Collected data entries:

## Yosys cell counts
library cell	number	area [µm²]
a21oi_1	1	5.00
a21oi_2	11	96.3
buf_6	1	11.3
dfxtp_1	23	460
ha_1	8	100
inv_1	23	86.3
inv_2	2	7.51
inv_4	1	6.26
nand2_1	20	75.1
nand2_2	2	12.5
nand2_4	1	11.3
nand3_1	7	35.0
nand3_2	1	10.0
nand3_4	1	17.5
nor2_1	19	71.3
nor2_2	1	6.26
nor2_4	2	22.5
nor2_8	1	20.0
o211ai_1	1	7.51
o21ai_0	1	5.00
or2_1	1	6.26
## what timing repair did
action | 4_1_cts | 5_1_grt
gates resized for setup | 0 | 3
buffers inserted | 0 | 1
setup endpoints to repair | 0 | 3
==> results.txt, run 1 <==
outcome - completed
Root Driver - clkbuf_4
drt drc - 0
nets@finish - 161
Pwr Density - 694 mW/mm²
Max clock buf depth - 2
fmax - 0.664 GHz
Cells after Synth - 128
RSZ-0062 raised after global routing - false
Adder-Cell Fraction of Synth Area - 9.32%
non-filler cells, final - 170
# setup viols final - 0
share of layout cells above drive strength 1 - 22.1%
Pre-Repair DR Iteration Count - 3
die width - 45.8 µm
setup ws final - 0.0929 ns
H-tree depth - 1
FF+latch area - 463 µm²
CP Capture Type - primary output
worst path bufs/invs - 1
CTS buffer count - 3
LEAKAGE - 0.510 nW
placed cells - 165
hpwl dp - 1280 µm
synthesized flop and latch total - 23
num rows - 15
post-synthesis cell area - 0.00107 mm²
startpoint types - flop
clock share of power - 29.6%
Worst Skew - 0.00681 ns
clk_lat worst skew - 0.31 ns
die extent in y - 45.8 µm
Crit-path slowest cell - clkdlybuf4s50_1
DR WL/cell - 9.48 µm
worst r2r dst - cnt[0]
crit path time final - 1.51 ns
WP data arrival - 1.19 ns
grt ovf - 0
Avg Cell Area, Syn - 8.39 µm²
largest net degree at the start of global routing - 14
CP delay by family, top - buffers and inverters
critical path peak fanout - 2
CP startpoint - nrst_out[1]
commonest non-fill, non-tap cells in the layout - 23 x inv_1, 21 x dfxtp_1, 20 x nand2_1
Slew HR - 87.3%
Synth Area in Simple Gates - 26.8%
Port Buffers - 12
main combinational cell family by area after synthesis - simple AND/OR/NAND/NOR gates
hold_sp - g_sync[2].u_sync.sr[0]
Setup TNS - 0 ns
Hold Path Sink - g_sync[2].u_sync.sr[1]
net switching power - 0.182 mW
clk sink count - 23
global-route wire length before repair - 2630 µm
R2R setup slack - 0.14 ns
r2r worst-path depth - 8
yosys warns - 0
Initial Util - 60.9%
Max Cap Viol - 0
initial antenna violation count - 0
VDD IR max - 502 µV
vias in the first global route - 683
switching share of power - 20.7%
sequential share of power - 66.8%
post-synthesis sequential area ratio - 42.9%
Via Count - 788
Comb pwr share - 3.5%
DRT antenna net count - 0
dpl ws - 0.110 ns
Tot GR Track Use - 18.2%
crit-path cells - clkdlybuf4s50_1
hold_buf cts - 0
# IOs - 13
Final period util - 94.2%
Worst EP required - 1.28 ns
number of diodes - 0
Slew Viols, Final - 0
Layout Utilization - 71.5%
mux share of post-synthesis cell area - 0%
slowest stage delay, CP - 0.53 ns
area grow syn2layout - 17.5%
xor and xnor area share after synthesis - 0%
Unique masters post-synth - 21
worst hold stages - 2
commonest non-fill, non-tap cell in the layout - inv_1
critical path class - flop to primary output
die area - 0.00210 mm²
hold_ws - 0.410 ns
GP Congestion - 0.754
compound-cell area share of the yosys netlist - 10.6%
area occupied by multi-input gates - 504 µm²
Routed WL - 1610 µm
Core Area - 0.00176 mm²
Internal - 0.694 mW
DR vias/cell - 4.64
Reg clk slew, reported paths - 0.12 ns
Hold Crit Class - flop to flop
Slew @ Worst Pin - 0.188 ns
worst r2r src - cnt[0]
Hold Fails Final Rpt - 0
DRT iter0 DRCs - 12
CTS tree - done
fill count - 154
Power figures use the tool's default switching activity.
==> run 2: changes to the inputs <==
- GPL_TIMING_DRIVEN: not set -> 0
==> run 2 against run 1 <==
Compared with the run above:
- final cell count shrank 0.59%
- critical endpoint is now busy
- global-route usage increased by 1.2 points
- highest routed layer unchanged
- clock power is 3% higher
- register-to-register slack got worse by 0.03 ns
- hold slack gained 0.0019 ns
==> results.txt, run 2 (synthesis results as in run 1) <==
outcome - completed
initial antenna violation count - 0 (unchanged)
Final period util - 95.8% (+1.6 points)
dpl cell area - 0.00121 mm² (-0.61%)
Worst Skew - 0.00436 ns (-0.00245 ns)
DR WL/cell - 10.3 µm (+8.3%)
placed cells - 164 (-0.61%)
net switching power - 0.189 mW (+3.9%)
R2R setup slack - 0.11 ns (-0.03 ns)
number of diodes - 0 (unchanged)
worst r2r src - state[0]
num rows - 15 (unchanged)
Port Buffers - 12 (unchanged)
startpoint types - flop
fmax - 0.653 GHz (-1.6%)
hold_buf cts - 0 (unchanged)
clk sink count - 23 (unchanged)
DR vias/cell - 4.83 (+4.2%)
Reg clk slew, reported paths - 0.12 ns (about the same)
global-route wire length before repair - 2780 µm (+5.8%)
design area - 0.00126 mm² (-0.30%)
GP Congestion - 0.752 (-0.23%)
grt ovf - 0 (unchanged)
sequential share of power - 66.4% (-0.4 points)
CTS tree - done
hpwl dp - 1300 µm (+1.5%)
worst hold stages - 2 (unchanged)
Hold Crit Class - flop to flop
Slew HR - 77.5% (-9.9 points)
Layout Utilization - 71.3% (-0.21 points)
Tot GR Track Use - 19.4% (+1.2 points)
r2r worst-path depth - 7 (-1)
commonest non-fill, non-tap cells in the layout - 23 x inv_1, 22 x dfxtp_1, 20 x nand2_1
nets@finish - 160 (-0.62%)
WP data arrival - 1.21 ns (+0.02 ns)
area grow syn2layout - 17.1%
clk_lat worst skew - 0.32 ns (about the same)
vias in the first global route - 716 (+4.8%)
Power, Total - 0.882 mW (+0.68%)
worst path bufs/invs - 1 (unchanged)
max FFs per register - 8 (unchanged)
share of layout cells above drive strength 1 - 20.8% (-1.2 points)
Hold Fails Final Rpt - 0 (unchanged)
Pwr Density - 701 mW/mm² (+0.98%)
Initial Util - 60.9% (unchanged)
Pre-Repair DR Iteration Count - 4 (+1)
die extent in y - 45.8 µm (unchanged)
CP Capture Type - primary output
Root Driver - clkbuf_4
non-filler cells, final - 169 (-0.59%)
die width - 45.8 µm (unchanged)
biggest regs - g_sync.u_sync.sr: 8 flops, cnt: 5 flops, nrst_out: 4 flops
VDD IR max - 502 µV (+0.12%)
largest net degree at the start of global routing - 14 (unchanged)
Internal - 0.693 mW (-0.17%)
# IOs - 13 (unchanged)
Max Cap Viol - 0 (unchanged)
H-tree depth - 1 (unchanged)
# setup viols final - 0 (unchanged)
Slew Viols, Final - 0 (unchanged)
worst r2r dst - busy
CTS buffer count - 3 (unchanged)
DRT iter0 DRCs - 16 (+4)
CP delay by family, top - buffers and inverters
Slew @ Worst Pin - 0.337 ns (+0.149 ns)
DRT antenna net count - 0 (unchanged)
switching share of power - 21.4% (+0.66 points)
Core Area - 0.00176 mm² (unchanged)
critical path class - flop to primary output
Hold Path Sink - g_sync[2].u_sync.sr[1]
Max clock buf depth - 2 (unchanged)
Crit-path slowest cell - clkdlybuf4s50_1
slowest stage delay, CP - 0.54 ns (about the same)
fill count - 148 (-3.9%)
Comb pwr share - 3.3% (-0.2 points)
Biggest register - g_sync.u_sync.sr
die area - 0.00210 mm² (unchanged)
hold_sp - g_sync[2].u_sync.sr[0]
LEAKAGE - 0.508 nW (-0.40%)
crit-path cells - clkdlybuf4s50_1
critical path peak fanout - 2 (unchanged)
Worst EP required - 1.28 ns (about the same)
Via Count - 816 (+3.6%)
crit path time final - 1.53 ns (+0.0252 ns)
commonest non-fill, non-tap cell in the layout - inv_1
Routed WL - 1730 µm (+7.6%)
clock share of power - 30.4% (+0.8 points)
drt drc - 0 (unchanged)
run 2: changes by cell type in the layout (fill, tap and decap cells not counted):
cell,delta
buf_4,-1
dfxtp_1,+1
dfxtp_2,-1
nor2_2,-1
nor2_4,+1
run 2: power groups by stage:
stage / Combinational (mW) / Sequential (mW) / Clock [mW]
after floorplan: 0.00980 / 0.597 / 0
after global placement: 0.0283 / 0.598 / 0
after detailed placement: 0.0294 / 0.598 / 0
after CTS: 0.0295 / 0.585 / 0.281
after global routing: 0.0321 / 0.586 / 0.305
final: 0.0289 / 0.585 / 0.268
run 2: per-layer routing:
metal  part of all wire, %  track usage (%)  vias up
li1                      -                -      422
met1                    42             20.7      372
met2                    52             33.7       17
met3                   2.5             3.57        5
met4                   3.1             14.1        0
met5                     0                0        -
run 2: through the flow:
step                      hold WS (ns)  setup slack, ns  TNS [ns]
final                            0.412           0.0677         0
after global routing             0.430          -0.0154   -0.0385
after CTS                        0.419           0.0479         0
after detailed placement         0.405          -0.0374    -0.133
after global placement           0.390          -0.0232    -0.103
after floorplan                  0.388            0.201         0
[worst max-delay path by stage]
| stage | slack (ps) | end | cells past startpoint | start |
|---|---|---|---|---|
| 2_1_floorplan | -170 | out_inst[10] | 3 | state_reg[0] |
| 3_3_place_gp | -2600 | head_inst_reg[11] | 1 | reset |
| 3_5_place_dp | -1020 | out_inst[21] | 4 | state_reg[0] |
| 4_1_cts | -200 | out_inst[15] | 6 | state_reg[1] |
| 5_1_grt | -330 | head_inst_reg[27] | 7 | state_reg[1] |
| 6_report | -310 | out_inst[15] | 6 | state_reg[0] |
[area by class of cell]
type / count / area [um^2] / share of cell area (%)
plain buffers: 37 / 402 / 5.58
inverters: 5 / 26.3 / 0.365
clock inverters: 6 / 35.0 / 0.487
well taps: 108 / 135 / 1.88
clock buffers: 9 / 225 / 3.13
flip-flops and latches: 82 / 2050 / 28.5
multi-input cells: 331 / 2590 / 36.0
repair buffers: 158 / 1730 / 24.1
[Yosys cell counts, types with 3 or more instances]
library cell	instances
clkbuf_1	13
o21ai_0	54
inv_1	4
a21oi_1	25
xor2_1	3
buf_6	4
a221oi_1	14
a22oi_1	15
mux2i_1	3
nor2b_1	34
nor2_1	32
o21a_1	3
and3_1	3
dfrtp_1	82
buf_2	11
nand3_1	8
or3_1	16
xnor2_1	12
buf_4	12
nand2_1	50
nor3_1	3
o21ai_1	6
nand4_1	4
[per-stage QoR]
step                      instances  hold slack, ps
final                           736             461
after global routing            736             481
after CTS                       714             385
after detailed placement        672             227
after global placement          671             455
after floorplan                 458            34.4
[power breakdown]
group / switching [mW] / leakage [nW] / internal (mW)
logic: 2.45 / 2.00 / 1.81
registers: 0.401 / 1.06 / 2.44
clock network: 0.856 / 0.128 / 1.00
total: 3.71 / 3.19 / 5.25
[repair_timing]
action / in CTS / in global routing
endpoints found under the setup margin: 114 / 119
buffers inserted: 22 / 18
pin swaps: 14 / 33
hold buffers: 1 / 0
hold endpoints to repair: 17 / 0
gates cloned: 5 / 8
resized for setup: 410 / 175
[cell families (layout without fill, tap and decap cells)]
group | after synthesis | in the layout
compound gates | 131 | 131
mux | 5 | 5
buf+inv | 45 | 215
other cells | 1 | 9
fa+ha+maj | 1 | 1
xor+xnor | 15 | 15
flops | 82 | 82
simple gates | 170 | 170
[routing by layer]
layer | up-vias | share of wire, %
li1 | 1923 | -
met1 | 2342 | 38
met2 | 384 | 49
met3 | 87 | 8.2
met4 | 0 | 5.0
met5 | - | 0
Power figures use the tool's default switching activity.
`config.mk`:
```
export PLATFORM = sky130hd
export DESIGN_NAME = mem_access_stage_flat
export DESIGN_NICKNAME = d
export VERILOG_FILES = /design/src/rtl/mem_access_stage_pkg.sv /design/src/rtl/mem_access_stage_if.sv /design/src/rtl/mem_lane_align.sv /design/src/rtl/mem_access_stage.sv /design/src/flat_wrapper.sv
export SDC_FILE = /design/constraint.sdc
export NUM_CORES = 1
export LEC_CHECK = 0
export ABC_AREA = 0
export CAP_MARGIN = 10
export CORE_ASPECT_RATIO = 0.9
export CORE_MARGIN = 3
export CORE_UTILIZATION = 38
export DETAILED_ROUTE_END_ITERATION = 6
export PLACE_DENSITY = 0.84
export SLEW_MARGIN = 15
export SYNTH_ARGS = -nofsm -noshare
export SYNTH_HDL_FRONTEND = slang
export SYNTH_HIERARCHICAL = 1
export SYNTH_SLANG_ARGS = --single-unit
```
`constraint.sdc`:
```
create_clock -name clk -period 1.5 [get_ports clk]
set_input_delay 0.15 -clock clk [delete_from_list [all_inputs] [get_ports clk]]
set_output_delay 0.15 -clock clk [all_outputs]
set_load 0.01 [all_outputs]
```
`src/rtl/mem_access_stage_pkg.sv`:
```
// Shared widths, size codes, FSM encoding and capture payload for the MEM-stage access unit.
package mem_access_stage_pkg;

  localparam int unsigned WIDTH  = 32;
  localparam int unsigned NLANES = 4;
  localparam int unsigned REG_W  = 5;
  localparam int unsigned SIZE_W = 2;

  localparam logic [SIZE_W-1:0] SZ_BYTE = 2'b00;
  localparam logic [SIZE_W-1:0] SZ_HALF = 2'b01;
  localparam logic [SIZE_W-1:0] SZ_WORD = 2'b10;

  typedef enum logic [1:0] {
    ST_IDLE = 2'd0,
    ST_REQ  = 2'd1,
    ST_RESP = 2'd2
  } state_e;

  typedef struct packed {
    logic              valid;
    logic              memread;
    logic              memwrite;
    logic [SIZE_W-1:0] size;
    logic              unsigned_ld;
    logic              regwrite;
    logic              memtoreg;
    logic [WIDTH-1:0]  aluout;
    logic [WIDTH-1:0]  writedata;
    logic [REG_W-1:0]  regaddr;
  } cap_t;

  // Half needs addr[0]=0; word (and the 2'b11 alias) needs addr[1:0]=0.
  function automatic logic is_misaligned(input logic [SIZE_W-1:0] size, input logic [1:0] lane);
    logic mis;
    case (size)
      SZ_BYTE: mis = 1'b0;
      SZ_HALF: mis = lane[0];
      default: mis = (lane != 2'b00);
    endcase
    return mis;
  endfunction

endpackage

```
`src/rtl/mem_access_stage_if.sv`:
```
// Data-memory req/gnt + rvalid bus between the MEM stage and the data memory.
interface mem_access_stage_if;
  import mem_access_stage_pkg::*;

  logic             dmem_req;
  logic             dmem_we;
  logic [WIDTH-1:0] dmem_addr;
  logic [NLANES-1:0] dmem_be;
  logic [WIDTH-1:0] dmem_wdata;
  logic             dmem_gnt;
  logic [WIDTH-1:0] dmem_rdata;
  logic             dmem_rvalid;

  modport master (
    output dmem_req, dmem_we, dmem_addr, dmem_be, dmem_wdata,
    input  dmem_gnt, dmem_rdata, dmem_rvalid
  );

  modport slave (
    input  dmem_req, dmem_we, dmem_addr, dmem_be, dmem_wdata,
    output dmem_gnt, dmem_rdata, dmem_rvalid
  );
endinterface

```
`src/rtl/mem_lane_align.sv`:
```
// Little-endian byte-lane steering: store replication/byte enables and load extraction/extension.
module mem_lane_align
  import mem_access_stage_pkg::*;
(
  input  logic [1:0]        lane,
  input  logic [SIZE_W-1:0] size,
  input  logic              unsigned_ld,
  input  logic [WIDTH-1:0]  wdata,
  input  logic [WIDTH-1:0]  rdata,
  output logic [NLANES-1:0] be_c,
  output logic [WIDTH-1:0]  wdata_c,
  output logic [WIDTH-1:0]  rdata_c
);

  logic [7:0]  byte_v;
  logic [15:0] half_v;

  always_comb begin
    be_c    = 4'b1111;
    wdata_c = wdata;
    case (size)
      SZ_BYTE: begin
        be_c    = 4'b0001 << lane;
        wdata_c = {4{wdata[7:0]}};
      end
      SZ_HALF: begin
        be_c    = lane[1] ? 4'b1100 : 4'b0011;
        wdata_c = {2{wdata[15:0]}};
      end
      default: begin
        be_c    = 4'b1111;
        wdata_c = wdata;
      end
    endcase
  end

  assign byte_v = rdata[{lane, 3'b000} +: 8];
  assign half_v = rdata[{lane[1], 4'b0000} +: 16];

  always_comb begin
    rdata_c = rdata;
    case (size)
      SZ_BYTE: rdata_c = unsigned_ld ? {24'd0, byte_v} : {{24{byte_v[7]}}, byte_v};
      SZ_HALF: rdata_c = unsigned_ld ? {16'd0, half_v} : {{16{half_v[15]}}, half_v};
      default: rdata_c = rdata;
    endcase
  end

endmodule

```
`src/rtl/mem_access_stage.sv`:
```
// MEM-stage load/store unit: stalls the pipe while one data-memory access is outstanding
// and feeds MEM2WB combinationally from either the live EX/MEM fields or the capture register.
module mem_access_stage
  import mem_access_stage_pkg::*;
(
  input  logic              clk,
  input  logic              rst,
  input  logic              valid_in,
  input  logic              memread_in,
  input  logic              memwrite_in,
  input  logic [SIZE_W-1:0] size_in,
  input  logic              unsigned_in,
  input  logic              regwrite_in,
  input  logic              memtoreg_in,
  input  logic [WIDTH-1:0]  aluout_in,
  input  logic [WIDTH-1:0]  writedata_in,
  input  logic [REG_W-1:0]  regaddr_in,
  output logic              stall_mem,
  output logic              misalign_mem,
  output logic              regwrite_mem,
  output logic              memtoreg_mem,
  output logic [WIDTH-1:0]  aluout_mem,
  output logic [WIDTH-1:0]  readdata_mem,
  output logic [REG_W-1:0]  regaddr_mem,
  mem_access_stage_if.master dmem
);

  state_e state_q, state_d;
  cap_t   cap_q, cap_d;

  logic              mem_op_c;
  logic              misaligned_c;
  logic              is_load_c;
  logic [NLANES-1:0] be_c;
  logic [WIDTH-1:0]  wdata_c;
  logic [WIDTH-1:0]  rdata_c;

  assign mem_op_c     = valid_in & (memread_in | memwrite_in);
  assign misaligned_c = is_misaligned(size_in, aluout_in[1:0]);
  // An op flagged both read and write is handled as a store.
  assign is_load_c    = cap_q.memread & ~cap_q.memwrite;

  mem_lane_align u_lane_align (
    .lane        (cap_q.aluout[1:0]),
    .size        (cap_q.size),
    .unsigned_ld (cap_q.unsigned_ld),
    .wdata       (cap_q.writedata),
    .rdata       (dmem.dmem_rdata),
    .be_c        (be_c),
    .wdata_c     (wdata_c),
    .rdata_c     (rdata_c)
  );

  always_ff @(posedge clk) begin
    if (rst) begin
      state_q <= ST_IDLE;
      cap_q   <= '0;
    end else begin
      state_q <= state_d;
      cap_q   <= cap_d;
    end
  end

  always_comb begin
    state_d         = state_q;
    cap_d           = cap_q;
    stall_mem       = 1'b0;
    misalign_mem    = 1'b0;
    regwrite_mem    = 1'b0;
    memtoreg_mem    = 1'b0;
    aluout_mem      = '0;
    readdata_mem    = '0;
    regaddr_mem     = '0;
    dmem.dmem_req   = 1'b0;
    dmem.dmem_we    = 1'b0;
    dmem.dmem_addr  = '0;
    dmem.dmem_be    = '0;
    dmem.dmem_wdata = '0;

    if (!rst) begin
      case (state_q)
        ST_IDLE: begin
          if (mem_op_c && misaligned_c) begin
            misalign_mem = 1'b1;
            aluout_mem   = aluout_in;
            regaddr_mem  = regaddr_in;
          end else if (mem_op_c) begin
            cap_d = '{valid: valid_in, memread: memread_in, memwrite: memwrite_in,
                      size: size_in, unsigned_ld: unsigned_in, regwrite: regwrite_in,
                      memtoreg: memtoreg_in, aluout: aluout_in, writedata: writedata_in,
                      regaddr: regaddr_in};
            stall_mem = 1'b1;
            state_d   = ST_REQ;
          end else begin
            regwrite_mem = valid_in & regwrite_in;
            memtoreg_mem = memtoreg_in;
            aluout_mem   = aluout_in;
            regaddr_mem  = regaddr_in;
          end
        end

        ST_REQ: begin
          dmem.dmem_req   = 1'b1;
          dmem.dmem_we    = ~is_load_c;
          dmem.dmem_addr  = {cap_q.aluout[WIDTH-1:2], 2'b00};
          dmem.dmem_be    = be_c;
          dmem.dmem_wdata = wdata_c;
          if (dmem.dmem_gnt && !is_load_c) begin
            regwrite_mem = cap_q.valid & cap_q.regwrite;
            memtoreg_mem = cap_q.memtoreg;
            aluout_mem   = cap_q.aluout;
            regaddr_mem  = cap_q.regaddr;
            state_d      = ST_IDLE;
          end else if (dmem.dmem_gnt) begin
            stall_mem = 1'b1;
            state_d   = ST_RESP;
          end else begin
            stall_mem = 1'b1;
          end
        end

        ST_RESP: begin
          if (dmem.dmem_rvalid) begin
            regwrite_mem = cap_q.valid & cap_q.regwrite;
            memtoreg_mem = cap_q.memtoreg;
            aluout_mem   = cap_q.aluout;
            regaddr_mem  = cap_q.regaddr;
            readdata_mem = rdata_c;
            state_d      = ST_IDLE;
          end else begin
            stall_mem = 1'b1;
          end
        end

        default: state_d = ST_IDLE;
      endcase
    end
  end

endmodule
```
`src/flat_wrapper.sv`:
```
// flat-port wrapper written by rule: the top's interface ports become plain ports
module mem_access_stage_flat import mem_access_stage_pkg::*;
  (clk, rst, valid_in, memread_in, memwrite_in, size_in, unsigned_in, regwrite_in, memtoreg_in, aluout_in, writedata_in, regaddr_in, stall_mem, misalign_mem, regwrite_mem, memtoreg_mem, aluout_mem, readdata_mem, regaddr_mem, dmem_dmem_req, dmem_dmem_we, dmem_dmem_addr, dmem_dmem_be, dmem_dmem_wdata, dmem_dmem_gnt, dmem_dmem_rdata, dmem_dmem_rvalid);
  mem_access_stage_if dmem_i ();
  input  logic clk;
  input  logic rst;
  input  logic valid_in;
  input  logic memread_in;
  input  logic memwrite_in;
  input  logic [SIZE_W-1:0] size_in;
  input  logic unsigned_in;
  input  logic regwrite_in;
  input  logic memtoreg_in;
  input  logic [WIDTH-1:0] aluout_in;
  input  logic [WIDTH-1:0] writedata_in;
  input  logic [REG_W-1:0] regaddr_in;
  output logic stall_mem;
  output logic misalign_mem;
  output logic regwrite_mem;
  output logic memtoreg_mem;
  output logic [WIDTH-1:0] aluout_mem;
  output logic [WIDTH-1:0] readdata_mem;
  output logic [REG_W-1:0] regaddr_mem;
  output wire logic [$bits(dmem_i.dmem_req)-1:0] dmem_dmem_req;
  output wire logic [$bits(dmem_i.dmem_we)-1:0] dmem_dmem_we;
  output wire logic [$bits(dmem_i.dmem_addr)-1:0] dmem_dmem_addr;
  output wire logic [$bits(dmem_i.dmem_be)-1:0] dmem_dmem_be;
  output wire logic [$bits(dmem_i.dmem_wdata)-1:0] dmem_dmem_wdata;
  input wire logic [$bits(dmem_i.dmem_gnt)-1:0] dmem_dmem_gnt;
  input wire logic [$bits(dmem_i.dmem_rdata)-1:0] dmem_dmem_rdata;
  input wire logic [$bits(dmem_i.dmem_rvalid)-1:0] dmem_dmem_rvalid;
  assign dmem_dmem_req = dmem_i.dmem_req;
  assign dmem_dmem_we = dmem_i.dmem_we;
  assign dmem_dmem_addr = dmem_i.dmem_addr;
  assign dmem_dmem_be = dmem_i.dmem_be;
  assign dmem_dmem_wdata = dmem_i.dmem_wdata;
  assign dmem_i.dmem_gnt = dmem_dmem_gnt;
  assign dmem_i.dmem_rdata = dmem_dmem_rdata;
  assign dmem_i.dmem_rvalid = dmem_dmem_rvalid;
  mem_access_stage u_core (.clk(clk), .rst(rst), .valid_in(valid_in), .memread_in(memread_in), .memwrite_in(memwrite_in), .size_in(size_in), .unsigned_in(unsigned_in), .regwrite_in(regwrite_in), .memtoreg_in(memtoreg_in), .aluout_in(aluout_in), .writedata_in(writedata_in), .regaddr_in(regaddr_in), .stall_mem(stall_mem), .misalign_mem(misalign_mem), .regwrite_mem(regwrite_mem), .memtoreg_mem(memtoreg_mem), .aluout_mem(aluout_mem), .readdata_mem(readdata_mem), .regaddr_mem(regaddr_mem), .dmem(dmem_i));
endmodule
```
==> results of run 1 <==
==> how the worst min path moves through the flow <==
| stage | endpoint | startpoint | cells past startpoint | slack [ns] |
|---|---|---|---|---|
| global placement | u_core/cap_q[24] | u_core/cap_q[24] | 2 | 0.44 |
| floorplan | u_core/cap_q[21] | writedata_in[16] | 2 | 0.29 |
| CTS | u_core/cap_q[70] | rst | 3 | 0.29 |
| finish | u_core/cap_q[75] | rst | 3 | 0.33 |
| detailed placement | u_core/cap_q[22] | u_core/cap_q[22] | 2 | 0.45 |
| global route | u_core/cap_q[75] | rst | 3 | 0.33 |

REQUIREMENT:
From the entries above, write out only the lines starting at the line that holds "worst r2r src - state[0]" and ending at the line that holds "max FFs per register - 8 (unchanged)", keeping both and matching them exactly.

THE ANSWER:
worst r2r src - state[0]
num rows - 15 (unchanged)
Port Buffers - 12 (unchanged)
startpoint types - flop
fmax - 0.653 GHz (-1.6%)
hold_buf cts - 0 (unchanged)
clk sink count - 23 (unchanged)
DR vias/cell - 4.83 (+4.2%)
Reg clk slew, reported paths - 0.12 ns (about the same)
global-route wire length before repair - 2780 µm (+5.8%)
design area - 0.00126 mm² (-0.30%)
GP Congestion - 0.752 (-0.23%)
grt ovf - 0 (unchanged)
sequential share of power - 66.4% (-0.4 points)
CTS tree - done
hpwl dp - 1300 µm (+1.5%)
worst hold stages - 2 (unchanged)
Hold Crit Class - flop to flop
Slew HR - 77.5% (-9.9 points)
Layout Utilization - 71.3% (-0.21 points)
Tot GR Track Use - 19.4% (+1.2 points)
r2r worst-path depth - 7 (-1)
commonest non-fill, non-tap cells in the layout - 23 x inv_1, 22 x dfxtp_1, 20 x nand2_1
nets@finish - 160 (-0.62%)
WP data arrival - 1.21 ns (+0.02 ns)
area grow syn2layout - 17.1%
clk_lat worst skew - 0.32 ns (about the same)
vias in the first global route - 716 (+4.8%)
Power, Total - 0.882 mW (+0.68%)
worst path bufs/invs - 1 (unchanged)
max FFs per register - 8 (unchanged)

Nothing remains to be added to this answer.